I'll have to dig up the reference but others have concluded that kids just need attention and support, as well as financial means. Whether that comes from mom and a live-in aunt (who, of course, couldn't be eligible to get the 'spousal benefits from mom even though in this case she's her partner in every way but sexual), from 2 married hetero parents, or a lesbian couple and their sperm donor seems to be irrelevant.
But when 'norm' is 2-parents male/female, and the importance is on emphasizing how the 'complementarity of the sexes' the only 'opposite' to that is the single parent who without an opposite sex person to help is clearly outside the norm. No other ways of thinking are possible.
And of course the conclusions get made in terms of 'kids need a mom and a dad otherwise crime and other social deviation--with social costs--is more likely'...again putting the issue of norms in tax terms, which, as you say, is clearly the real motivation.
I’d be interested in seeing that reference, if you can dig it up. I do think that the whole “mothers and fathers naturally fulfill separate roles” approach is responsible for a lot of the anguish surrounding fatherhood. There seems to be a fear (which I’ve noticed in myself occasionally in different contexts) that if women can economically provide for their children as well as men can, then men will be superfluous. Maybe the corrective to this is to suggest to men that they can nurture children as well as mothers? Not as men, but as human beings? If that were more generally accepted, we might see a difference in the way the courts assign custody, too. But instead apparently we have to go back to a model where fathers never interact with their children because they’re working 80-hour weeks. Hard to see what kind of positive influence they have on their children when they’re effectively absent.
Pardon the digression, but this is a pet peeve of mine.

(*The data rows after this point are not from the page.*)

File: src/rtl/tlb_pkg.sv
// Shared definitions for the 16-entry joint TLB: op codes, entry layout,
// EntryLo field positions and the unmapped kseg0/kseg1 window.
package tlb_pkg;

  localparam int TLBNUM = 16;
  localparam int IDX_W  = 4;

  localparam logic [1:0] TLBOP_P  = 2'd0;
  localparam logic [1:0] TLBOP_R  = 2'd1;
  localparam logic [1:0] TLBOP_WI = 2'd2;

  localparam int VPN2_W = 19;
  localparam int ASID_W = 8;
  localparam int PFN_W  = 20;
  localparam int C_W    = 3;

  localparam int LO_PFN_LSB = 6;
  localparam int LO_C_LSB   = 3;
  localparam int LO_D_BIT   = 2;
  localparam int LO_V_BIT   = 1;
  localparam int LO_G_BIT   = 0;

  localparam logic [31:0] UNMAPPED_LO = 32'h8000_0000;
  localparam logic [31:0] UNMAPPED_HI = 32'hBFFF_FFFF;

  localparam logic [C_W-1:0] C_UNCACHED = 3'd2;

  typedef struct packed {
    logic [PFN_W-1:0] pfn;
    logic [C_W-1:0]   c;
    logic             d;
    logic             v;
  } tlb_page_t;

  typedef struct packed {
    logic [VPN2_W-1:0] vpn2;
    logic [ASID_W-1:0] asid;
    logic              g;
    tlb_page_t         p0;
    tlb_page_t         p1;
  } tlb_entry_t;

  function automatic tlb_page_t lo_to_page(input logic [31:0] lo);
    tlb_page_t p;
    p.pfn = lo[LO_PFN_LSB +: PFN_W];
    p.c   = lo[LO_C_LSB +: C_W];
    p.d   = lo[LO_D_BIT];
    p.v   = lo[LO_V_BIT];
    return p;
  endfunction

  function automatic logic [31:0] page_to_lo(input tlb_page_t p, input logic g);
    return {6'b0, p.pfn, p.c, p.d, p.v, g};
  endfunction

  function automatic logic is_unmapped(input logic [31:0] va);
    return (va >= UNMAPPED_LO) && (va <= UNMAPPED_HI);
  endfunction

endpackage

File: src/rtl/tlb_lookup.sv
// Combinational associative match over all entries, lowest index wins,
// then odd/even page selection on the winning entry.
module tlb_lookup
  import tlb_pkg::*;
(
  input  tlb_entry_t [TLBNUM-1:0] entries,
  input  logic [VPN2_W-1:0]       vpn2,
  input  logic [ASID_W-1:0]       asid,
  input  logic                    odd,
  output logic                    hit,
  output logic [IDX_W-1:0]        idx,
  output tlb_page_t               page
);

  always_comb begin
    hit  = 1'b0;
    idx  = '0;
    page = '0;
    // Scan downwards so the last assignment is the lowest matching index.
    for (int i = TLBNUM - 1; i >= 0; i--) begin
      if (entries[i].vpn2 == vpn2 && (entries[i].g || entries[i].asid == asid)) begin
        hit = 1'b1;
        idx = IDX_W'(i);
      end
    end
    if (hit) begin
      page = odd ? entries[idx].p1 : entries[idx].p0;
    end
  end

endmodule
[src/rtl/bcd_scroll_window.sv]
// rtl/bcd_scroll_window.sv - BCD display window with leading-digit scan, manual and timed scroll
// Captures a packed BCD value, finds its most significant non-zero digit, and slides a display window.
module bcd_scroll_window #(
  parameter int DIGITS_IN  = 11,
  parameter int DIGITS_OUT = 6,
  parameter int TICK_DIV   = 50_000_000,
  parameter int BLANK_LZ   = 1
) (
  input  logic                          clk,
  input  logic                          rst_n,
  input  logic                          load,
  input  logic [4*DIGITS_IN-1:0]        bcd_in,
  input  logic                          scroll_left,
  input  logic                          scroll_right,
  input  logic                          auto_en,
  output logic [4*DIGITS_OUT-1:0]       bcd_out,
  output logic [$clog2(DIGITS_IN)-1:0]  offset,
  output logic                          busy,
  output logic                          at_min,
  output logic                          at_max
);

  localparam int IW = $clog2(DIGITS_IN);
  localparam int TW = $clog2(TICK_DIV);
  localparam logic [TW-1:0] TICK_MAX = TW'(TICK_DIV - 1);
  localparam logic [3:0] BLANK = (BLANK_LZ != 0) ? 4'hF : 4'h0;
  localparam logic [4*DIGITS_OUT-1:0] RESET_OUT = {{(DIGITS_OUT-1){BLANK}}, 4'h0};

  typedef enum logic [1:0] {IDLE, SCAN, UPDATE} state_t;

  state_t                   state, state_nxt;
  logic [4*DIGITS_IN-1:0]   val;
  logic [3:0]               dig [DIGITS_IN];
  logic [IW-1:0]            scan_idx;
  logic [IW-1:0]            msd;
  logic [IW-1:0]            max_off;
  logic [IW-1:0]            offset_nxt;
  logic [TW-1:0]            tick, tick_nxt;
  logic [IW:0]              widx;
  logic [4*DIGITS_OUT-1:0]  win_nxt;

  for (genvar g = 0; g < DIGITS_IN; g++) begin : g_dig
    assign dig[g] = val[4*g +: 4];
  end

  assign busy   = (state == SCAN);
  assign at_min = (offset == '0);
  assign at_max = (offset == max_off);

  always_comb begin
    state_nxt  = state;
    offset_nxt = offset;
    tick_nxt   = tick;
    case (state)
      IDLE: begin
        if (load) begin
          state_nxt  = SCAN;
          offset_nxt = '0;
          tick_nxt   = '0;
        end else if (scroll_left ^ scroll_right) begin
          // A manual pulse overrides the timer and restarts its period
          if (scroll_left && offset < max_off)
            offset_nxt = offset + IW'(1);
          else if (scroll_right && offset != '0)
            offset_nxt = offset - IW'(1);
          tick_nxt = '0;
        end else if (auto_en && max_off != '0) begin
          if (tick == TICK_MAX) begin
            tick_nxt   = '0;
            offset_nxt = (offset == max_off) ? '0 : offset + IW'(1);
          end else begin
            tick_nxt = tick + TW'(1);
          end
        end else begin
          tick_nxt = '0;
        end
      end
      SCAN: begin
        tick_nxt = '0;
        if (load) begin
          state_nxt  = SCAN;
          offset_nxt = '0;
        end else if (scan_idx == IW'(1)) begin
          state_nxt = UPDATE;
        end
      end
      UPDATE: begin
        tick_nxt = '0;
        if (load) begin
          state_nxt  = SCAN;
          offset_nxt = '0;
        end else begin
          state_nxt = IDLE;
        end
      end
      default: state_nxt = IDLE;
    endcase
  end

  // Window is built from the next-state offset so the display tracks a scroll on the same edge
  always_comb begin
    win_nxt = '0;
    widx    = '0;
    for (int k = 0; k < DIGITS_OUT; k++) begin
      widx = {1'b0, offset_nxt} + (IW+1)'(k);
      if (widx >= (IW+1)'(DIGITS_IN) || widx > {1'b0, msd})
        win_nxt[4*k +: 4] = BLANK;
      else
        win_nxt[4*k +: 4] = dig[widx[IW-1:0]];
    end
  end

  always_ff @(posedge clk or negedge rst_n) begin
    if (!rst_n) begin
      state    <= IDLE;
      val      <= '0;
      scan_idx <= '0;
      msd      <= '0;
      max_off  <= '0;
      offset   <= '0;
      tick     <= '0;
      bcd_out  <= RESET_OUT;
    end else begin
      state  <= state_nxt;
      offset <= offset_nxt;
      tick   <= tick_nxt;
      if (load) begin
        val      <= bcd_in;
        scan_idx <= IW'(DIGITS_IN - 1);
        msd      <= '0;
      end else if (state == SCAN) begin
        // Scan runs downward, so msd==0 means nothing non-zero has been seen yet
        if (msd == '0 && dig[scan_idx] != 4'h0)
          msd <= scan_idx;
        scan_idx <= scan_idx - IW'(1);
      end else if (state == UPDATE) begin
        max_off <= (msd >= IW'(DIGITS_OUT)) ? msd - IW'(DIGITS_OUT - 1) : '0;
      end
      if (!load && state != SCAN)
        bcd_out <= win_nxt;
    end
  end

endmodule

Maybe the corrective to this is to suggest to men that they can nurture children as well as mothers? Not as men, but as human beings? If that were more generally accepted, we might see a difference in the way the courts assign custody, too.
ding ding ding!
I completely agree with you-this is exactly it re: the courts situation. It is also the exact reason that when people (like Glen Sacks) blame feminism for the courts situation they are barking up the wrong tree, because feminism is all about breaking down those essentialist notions that assume men are less capacity to be nurturing and caring. I think most feminists would agree that's pretty insulting to men.
And as far as the "absence" you mention too...Absence ought not be necessary. Unfortunately, we live in a society where affordable health insurance and other benefits is usually attached to a privileged, full time employment position. And how does that encourage truly co-parenting? I suppose the exact point I have been raising in this and my other marriage and taxes posting (as well as in my Master's thesis) is that several socio-economic problems are rooted in the assumption/expectation of particular (gendered) family structures, and that, for me, this is highly problematic and restricts real freedom and equality.
With regards to co-parenting, are you familiar with Equally Shared Parenting and the Third Path Institute? They have some interesting approaches to balancing the home/work dichotomy which I think would dovetail well with your ideas about a broader range of familial arrangements.
Hadn't seen them before but I browsed them and they look promising-thanks! From first glance, they do seem heterosexually oriented, which is too bad, but I guess it's a start.
I will look at them in more detail, but off the bat, I'm curious how they're going to do deal with issues of class--what they're proposing seems to require some economic privilege to be viable. But I'll see what they say.